Stuff The Internet Says On Scalability For October 28, 2011

You deserve a HighScalability today:

  • S3: 566 Billion Objects, 370K requests/sec; Titan: 38,400-processor, 20-petaflop
  • 1,000,000 daily users and no cache. Wooga flash game with 50K DB updates/second, Ruby backend. They hit an IO wall with MySQL at 1000 DB updates/sec. They needed more so they went with Redis. Not quite honest to say no cache was used as everything is RAM, but maybe that's the point. Use a lot of automation. Inactive users are archived. Moved away from EBS.
  • Making dynamic sitesscale like static sites by Wim Godden. Use Varnish, Nginx, and memcached.
  • The Lifecycle of a Web Page on StumbleUpon infographic. 2.2 mllion web pages are added to StumbleUpon each month. Nice discussion of bounce rate.
  • James Hamilton with an excellent overview of the Storage Infrastructure Behind Facebook Messages. That's 6B+ messages a day.
  • Scaling Twilio. Twilio has scaled traffic by more 100x over the past year, and expanded their server infrastructure from a few servers to 100′s running in the cloud. Core technologies:  PHP, Python, Twisted/gevent, Java, Asterisk/FreeSwitch/JSR289, MySQL, and Redis. Core principles: Simplicity, Automation, Shipping, Empiricism, and Humbleness.
  • Daniel Abadi with equally excellent Overview of the Oracle NoSQL Database. The sweet spot for the Oracle NoSQL database seems to be in single-rack deployments (e.g. the Oracle Big Data appliance) with a low-latency network, so that the system can be set up to use synchronous replication while keeping latency costs of this type of replication small (and the probability of network partitions are small).
  • Instagram shares 25 photos & 90 likes every second. To make sure their data fits in RAM the shard their data. They run on Django with PostgreSQL. Identifiers are created using PL/PGSQL, Postgres’ internal programming language, and Postgres’ existing auto-increment functionality.
  • Introduction to Parallel Programming and MapReduce on Google Code University.
  • Storage Mojo on RAMCloud is the new flash. The goal is enterprise-class availability with every bit of active data stored in DRAM, not disk or flash, for maximum performance. It is a key-value object store today, though as pure software that could change.
  • Sean Hull explains Why generalists are better at scaling the web. This ability to see big-picture can not be underestimated especially during times of crisis or pressure to meet targets. For a team to scale the web effectively, you're going to need a good mix of both types of personalities.

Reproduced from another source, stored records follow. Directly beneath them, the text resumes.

[src/rtl/cfg_pkg.sv]
// Shared sizing, sync pattern, CRC polynomial and loader state encoding for
// the serial configuration path.
package cfg_pkg;

    localparam int unsigned N_TILES    = 11;
    localparam int unsigned TILE_BITS  = 33;
    localparam int unsigned N_SB       = 20;
    localparam int unsigned SB_BITS    = 16;
    localparam int unsigned FRAME_BITS = N_TILES * TILE_BITS + N_SB * SB_BITS;

    localparam logic [7:0] SYNC      = 8'hA5;
    localparam logic [7:0] CRC8_POLY = 8'h07;

    typedef enum logic [1:0] {
        HUNT  = 2'd0,
        FRAME = 2'd1,
        CRC   = 2'd2
    } state_e;

endpackage

[src/rtl/crc8_serial.sv]
// Bit-serial CRC-8 (MSB-first, no reflection, no final XOR); clear wins over enable.
module crc8_serial
    import cfg_pkg::*;
(
    input  logic       clock,
    input  logic       reset_n,
    input  logic       clear,
    input  logic       enable,
    input  logic       bit_in,
    output logic [7:0] crc
);

    logic fb;
    assign fb = crc[7] ^ bit_in;

    always_ff @(posedge clock or negedge reset_n) begin
        if (!reset_n) begin
            crc <= 8'h00;
        end else if (clear) begin
            crc <= 8'h00;
        end else if (enable) begin
            crc <= {crc[6:0], 1'b0} ^ (fb ? CRC8_POLY : 8'h00);
        end
    end

endmodule

[src/rtl/config_loader.sv]
// Serial configuration loader: hunts for SYNC, shifts in one frame plus CRC-8,
// and commits the whole frame to the fabric config buses only on a CRC match.
module config_loader
    import cfg_pkg::*;
(
    input  logic                            clock,
    input  logic                            reset_n,
    input  logic                            cfg_data,
    input  logic                            cfg_valid,
    output logic [N_TILES*TILE_BITS-1:0]    cfg_tile,
    output logic [N_SB*SB_BITS-1:0]         cfg_sb,
    output logic                            cfg_ready,
    output logic                            cfg_done,
    output logic                            cfg_error,
    output logic                            busy
);

    localparam int unsigned TILE_W = N_TILES * TILE_BITS;
    localparam int unsigned CNT_W  = $clog2(FRAME_BITS);

    state_e                  state_q;
    logic [7:0]              sync_q;
    logic [FRAME_BITS-1:0]   shadow_q;
    logic [CNT_W-1:0]        cnt_q;
    logic [7:0]              rx_crc_q;
    logic [7:0]              crc_calc;

    logic [7:0] sync_next;
    logic [7:0] rx_crc_next;
    logic       sync_hit;
    logic       crc_clear;
    logic       crc_enable;

    assign sync_next   = {sync_q[6:0], cfg_data};
    assign rx_crc_next = {rx_crc_q[6:0], cfg_data};
    assign sync_hit    = (sync_next == SYNC);
    assign crc_clear   = cfg_valid && (state_q == HUNT) && sync_hit;
    assign crc_enable  = cfg_valid && (state_q == FRAME);

    crc8_serial u_crc (
        .clock   (clock),
        .reset_n (reset_n),
        .clear   (crc_clear),
        .enable  (crc_enable),
        .bit_in  (cfg_data),
        .crc     (crc_calc)
    );

    // Loader FSM; nothing advances on cycles without cfg_valid.
    always_ff @(posedge clock or negedge reset_n) begin
        if (!reset_n) begin
            state_q   <= HUNT;
            sync_q    <= 8'h00;
            shadow_q  <= '0;
            cnt_q     <= '0;
            rx_crc_q  <= 8'h00;
            cfg_tile  <= '0;
            cfg_sb    <= '0;
            cfg_ready <= 1'b0;
            cfg_done  <= 1'b0;
            cfg_error <= 1'b0;
            busy      <= 1'b0;
        end else begin
            cfg_done  <= 1'b0;
            cfg_error <= 1'b0;
            if (cfg_valid) begin
                unique case (state_q)
                    HUNT: begin
                        if (sync_hit) begin
                            state_q <= FRAME;
                            busy    <= 1'b1;
                            cnt_q   <= '0;
                            sync_q  <= 8'h00;
                        end else begin
                            sync_q  <= sync_next;
                        end
                    end
                    FRAME: begin
                        shadow_q <= {cfg_data, shadow_q[FRAME_BITS-1:1]};
                        if (cnt_q == CNT_W'(FRAME_BITS - 1)) begin
                            state_q <= CRC;
                            cnt_q   <= '0;
                        end else begin
                            cnt_q   <= cnt_q + CNT_W'(1);
                        end
                    end
                    CRC: begin
                        rx_crc_q <= rx_crc_next;
                        if (cnt_q == CNT_W'(7)) begin
                            // Single-step commit keeps the fabric from ever seeing a partial frame.
                            if (rx_crc_next == crc_calc) begin
                                cfg_tile  <= shadow_q[TILE_W-1:0];
                                cfg_sb    <= shadow_q[FRAME_BITS-1:TILE_W];
                                cfg_ready <= 1'b1;
                                cfg_done  <= 1'b1;
                            end else begin
                                cfg_error <= 1'b1;
                            end
                            state_q <= HUNT;
                            busy    <= 1'b0;
                            cnt_q   <= '0;
                        end else begin
                            cnt_q   <= cnt_q + CNT_W'(1);
                        end
                    end
                    default: begin
                        state_q <= HUNT;
                        busy    <= 1'b0;
                    end
                endcase
            end
        end
    end

endmodule

[config.mk]
export PLATFORM = sky130hd
export DESIGN_NAME = config_loader
export DESIGN_NICKNAME = d
export VERILOG_FILES = /design/src/rtl/cfg_pkg.sv /design/src/rtl/crc8_serial.sv /design/src/rtl/config_loader.sv
export SDC_FILE = /design/constraint.sdc
export NUM_CORES = 2
export LEC_CHECK = 0
export BUFFER_PORTS_ARGS = -buffer_cell sky130_fd_sc_hd__buf_2
export CORE_MARGIN = 2
export CORE_UTILIZATION = 58
export CTS_BUF_LIST = sky130_fd_sc_hd__clkbuf_16
export CTS_CLUSTER_SIZE = 10
export DETAILED_ROUTE_END_ITERATION = 16
export GPL_ROUTABILITY_DRIVEN = 0
export GPL_TIMING_DRIVEN = 0
export PLACE_DENSITY = 0.81
export SYNTH_ARGS = -nofsm -noshare
export SYNTH_HDL_FRONTEND = slang
export SYNTH_SLANG_ARGS = --single-unit
[constraint.sdc]
create_clock -name clock -period 3 [get_ports clock]
set_input_delay 0.6 -clock clock [delete_from_list [all_inputs] [get_ports clock]]
set_output_delay 0.6 -clock clock [all_outputs]
set_load 0.02 [all_outputs]
* Yosys cells after proc, flatten, opt, wreduce, memory -nomap -nowiden *
Index checks and enable logic that the tools add are counted.

storage, ports and cells
  bits in registers = 1,404
  bits in latches = 0
  RAM bits = 0
  memory bits (read-only) = 0
  word-level logic and storage cells = 61
  memories kept = 0

cells by class
  add/sub/neg operators = 1
  multipliers = 0
  divide/modulo/power cells = 0
  $lt $le $gt $ge = 0
  equality and inequality tests = 9
  shift-type cells = 0
  multiplexer cells = 23
  bitwise operators = 3
  reductions and logical operators = 13

operator list
  cell                   count
  $mux 10                3
  $pmux 10 s3            1
  $mux 8                 2
  $reduce_and 4->1       3
  $add 10x1->10 const B  1
  $eq 10x10->1 const B   1
  $eq 10x3->1 const B    1
  $mux 1                 10
  $eq 8x8->1             1
  $eq 8x8->1 const B     1
  $xor 8x8->8            1
  $mux 7                 1
  $mux 2                 3
  $pmux 2 s3             1
  $reduce_and 2->1       3
  $ne 2x2->1 const B     2
  $logic_and 1x1->1      3
  $mux 3                 1
  $pmux 1 s3             1
  $reduce_and 3->1       1
  $reduce_bool 3->1      1
  $eq 2x1->1 const B     1
  $eq 2x2->1 const B     1
  $logic_not 2->1        1
  other kinds (4)        4

* Longest topological paths before layout *
  depth after elaboration = 5
  mapped depth = 9

* By module *
A second synthesis with hierarchy kept.

second synthesis, totals
  cell total of the unflattened synthesis = 4,504
  area total of the unflattened synthesis = 55,763.5 um2

by module, submodules not included
  module         times used  cells an instance  area an instance (um2)  sequential area each (um2)
  config_loader  1           4,472              55,390.6                34,933.5
  crc8_serial    1           32                 372.9                   200.2

* Worst setup path before layout *
No wires, ideal clock.

  path kind = input to register
  start = input cfg_valid
  end = register cfg_sb[0]
  data arrival time = 2.116 ns
  setup slack = 0.759 ns
  stages on the path = 8
  cells stage by stage = buf_2 -> nand2_1 -> nor4_2 -> nand3_1 -> buf_6 -> buf_12 -> buf_12 -> mux2_4

on the way
  longest elaborated chain between the ends = 1

RTL lines
  item                               RTL line             text
  start: declaration                 config_loader.sv:9   input logic cfg_valid,
  $reduce_and 4->1 (no source line)  -
  end signal: assignment             config_loader.sv:93  cfg_sb <= shadow_q[FRAME_BITS-1:TILE_W];
  end: declaration                   config_loader.sv:11  output logic [N_SB*SB_BITS-1:0] cfg_sb,

Every way passes these cells.
A chain may end at the register's enable or synchronous reset.

* Worst setup path after layout *
  start = register state_q[1]
  end = register shadow_q[495]

on the way
  longest elaborated chain between the ends = 2

RTL lines
  item                               RTL line             text
  start: declaration                 config_loader.sv:21  state_e state_q;
  start signal: assignment           config_loader.sv:52  state_q <= HUNT;
  start signal: assignment           config_loader.sv:70  state_q <= FRAME;
  start signal: assignment           config_loader.sv:81  state_q <= CRC;
  $eq 2x1->1                         config_loader.sv:67  unique case (state_q)
  $reduce_and 2->1 (no source line)  -
  end signal: assignment             config_loader.sv:79  shadow_q <= {cfg_data, shadow_q[FRAME_BITS-1:1]};
  end: declaration                   config_loader.sv:23  logic [FRAME_BITS-1:0] shadow_q;

Every way passes these cells.

==> results.py <==
metrics = {
    "setup_path": {
        "critPathLaunchType": "flop",
        "crit_chain": "inv_1 > ha_1 > nand2_1 > clkbuf_1 > clkbuf_1 > nand2_1 > nand2_1",
        "timing.rr.start": "state_q[1]$_DFFE_PN0P_",
        "slowest_stage": "clkbuf_1",
        "cp_num_buf_inv": 3,
        "worst_ep_arrival_time_ns": 3.44,
        "timing_worst_setup_path_type": "reg -> reg",
        "path_common_cell": "nand2_1",
        "worst_path_largest_cell_delay_ns": 0.83,
        "cp.required_ns": 3.66,
        "crit_family": "buffers and inverters",
        "setup.worst_path.end_class": "flop",
        "cp_max_fo": 11,
        "startpoint": "state_q[1]$_DFFE_PN0P_",
    },
    "clock_network": {
        "clk_latency_ns": 0.74,
        "cts_setup_buffers": 0,
        "cts_tree": "done",
        "htree_levels": 4,
        "numCtsBuffers": 159,
        "clockRootBuffer": "clkbuf_16",
        "cts_buffer_depth": 3,
        "clk_pin_slew_worst_paths_ns": 0.06,
        "cts_sinks": 1404,
    },
    "sta": {
        "slew_headroom": 0.3073,
        "rsz0062_at_grt": "no",
        "finalSetupViolCount": 0,
        "worstMarginPinSlew_ns": 1.039,
        "timing.final.crit_share": 0.9278,
        "fin_ws_ns": 0.2167,
        "finalMaxSlewViolations": 0,
        "fin_skew_ns": 0.02252,
        "hold_viol": 0,
        "timing.fmax_mhz": 359.3,
        "fin_crit_ns": 2.783,
    },
    "placement": {
        "dpl_cell_area_mm2": 0.06123,
        "post-place-cells": 6479,
        "portBuffers": 689,
        "place_hpwl_um": 88740,
        "place_ws_ns": -0.3501,
    },
    "power": {
        "p_per_area_mw_per_mm2": 565.2,
        "leakagePower_nw": 39.00,
        "max-vdd-ir-drop_mv": 0.4762,
    },
    "global_routing": {
        "grt_pass1_vias": 37430,
        "grt_max_degree": 178,
        "grt_pass1_wl_um": 212100,
        "grt.overflow.total": 0,
        "antenna_found_initial": 0,
        "grt_use_total": 0.2740,
    },
    "synth": {
        "synth.largest_area_cell": "dfrtp_1",
        "yosysMostFrequentCell": "nand2_1",
        "syn-num-nets": 4526,
        "ys.warnings.count": 0,
        "synthFlopType": "dfrtp_1",
        "synth.top_cell.area_share": 0.6281,
        "ys_seq_elements": 1404,
        "synth_enable_flop_cells": 0,
        "synth_commonest_cells": "nand2_1 (2079), dfrtp_1 (1404), mux2_4 (659)",
        "synth.area.top_cells": "dfrtp_1 (63%), mux2_4 (18%), nand2_1 (14%)",
        "syn_avg_cell_area_um2": 12.39,
        "ys_types": 40,
        "synth-async-reset-ratio": 1.000,
        "ys_seq_area_frac": 0.6281,
        "synth_area_mm2": 0.05594,
        "syn_inst": 4516,
    },
    "routing": {
        "wire_per_inst_um": 20.24,
        "num_vias": 35620,
        "vias_per_cell": 5.348,
        "drt_iter0_drc": 3193,
        "drc": 0,
        "ant_nets": 0,
        "drt-pass1-iter-count": 5,
        "drt_wl_total_um": 134800,
    },
    "min_path": {
        "min-delay-start": "cfg_data",
        "worst_hold_path_type": "in -> reg",
    },
    "finish": {
        "register_area_mm2": 0.03513,
        "multi_input_area_mm2": 0.01875,
        "instances_no_fill": 6660,
        "stdcell_area_mm2": 0.06552,
        "final_util": 0.6876,
        "nFillCells": 6275,
        "final_nets": 5386,
        "drive_above_1_share": 0.3057,
        "area_delta_synth_final_pct": 17.14,
    },
    "floorplan": {
        "die-width_um": 314.6,
        "dieHeight_um": 314.6,
        "fp-row-count": 113,
        "die-area_mm2": 0.09894,
        "start_util": 0.5870,
        "coreArea_mm2": 0.09529,
        "io_pins": 691,
    },
    "run": {
        "maxCapViolCount": 0,
    },
    "run_status": {
        "status": "completed",
    },
}
## logic make-up after synthesis
kind of cell,Yosys count,share of synthesized area
simple gates,2118,0.1439
mux,696,0.1843
buf+inv,244,0.03673
flops,1404,0.6281
xor+xnor,12,0.001879
compound gates,36,0.003736
fa+ha+maj,6,0.001342
## tightest hold or removal path, stage by stage
cell and delay, ns:
buf_2 0.16, nand2_1 0.07, nand2_1 0.05
## layer usage
| layer | share of wire | GRT usage |
|---|---|---|
| met1 | 0.39 | 0.3330 |
| met2 | 0.48 | 0.4439 |
| met3 | 0.069 | 0.07484 |
| met4 | 0.060 | 0.1544 |
| met5 | 0 | 0 |
## final timing paths
kind	to	slack, ns	cells after the start
setup reg to reg	shadow_q[495]$_DFFE_PN0P_	0.22	7
min in group asynchronous	shadow_q[352]$_DFFE_PN0P_	0.49	3
setup / recovery	shadow_q[495]$_DFFE_PN0P_	0.22	7
hold reg to reg	cfg_ready$_DFFE_PN0P_	0.47	1
hold / removal	shadow_q[682]$_DFFE_PN0P_	0.17	3
max in group asynchronous	cfg_tile[78]$_DFFE_PN0P_	0.41	5
## metrics by stage
step	power [W]	TNS, ns	hold WS [ns]
floorplan	0.01999	0	0.3044
global placement	0.02051	-	0.4496
detailed placement	0.02056	-118.02	0.4709
CTS	0.03730	0	0.1184
global route	0.03818	0	0.1568
finish	0.03703	0	0.1713
## report_power, final
group,switching [W],total (W),internal [W]
registers,0.000132,0.0192,0.0191
clock network,0.00717,0.0168,0.00964
logic,0.000694,0.000982,0.000289
total,0.00800,0.0370,0.0290
## cells in the final DEF, fill, tap and decap left out, drive strengths merged, types with 2 or more instances in the layout
master   instances
nand2         2079
dfrtp         1404
buf            793
mux2           695
clkbuf         302
inv             20
a21oi           14
xor2             9
o21ai            8
nor2             7
o22ai            7
nand3            6
ha               6
clkinv           6
or3              4
nand2b           4
nor4             4
xnor2            3
or4              3
nand4bb          2
nand4            2
nor3             2
a211oi           2
## repair_timing
action,CTS,global route
hold buffers,2,0
gates resized for setup,3,0
gates cloned,0,1
setup endpoints to repair,237,51
endpoints found under the hold margin,87,0
## area by class of cell
class	instances	share of cell area
Antenna cell	1	0.00003819
Buffer	230	0.03061
Clock buffer	165	0.06302
Clock inverter	14	0.001547
Inverter	12	0.0006874
Multi-Input combinational cell	2868	0.2861
Sequential cell	1404	0.5362
Tap cell	1265	0.02416
Timing Repair Buffer	701	0.05759
## flip-flops by register name, indices dropped and copies added (netlist names)
signal     flops
busy           1
cfg_done       1
cfg_error      1
cfg_ready      1
cfg_sb       320
cfg_tile     363
cnt_q         10
rx_crc_q       7
shadow_q     683
state_q        2
sync_q         7
u_crc.crc      8
Power figures use the tool's default switching activity.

  • SSDAlloc - SSDAlloc is a hybrid SSD/RAM allocation tool that provides the best of both the worlds. It helps programmers build high-performance SSD applications (comparable to that of application rewrite) while requiring very few modifications to application code. It exposes a slab based memory allocation interface to the programmer and manages the data flow in and out of an SSD in a transparent manner using a backend runtime system.
  • Ben Stopford with a nice mix of links for October.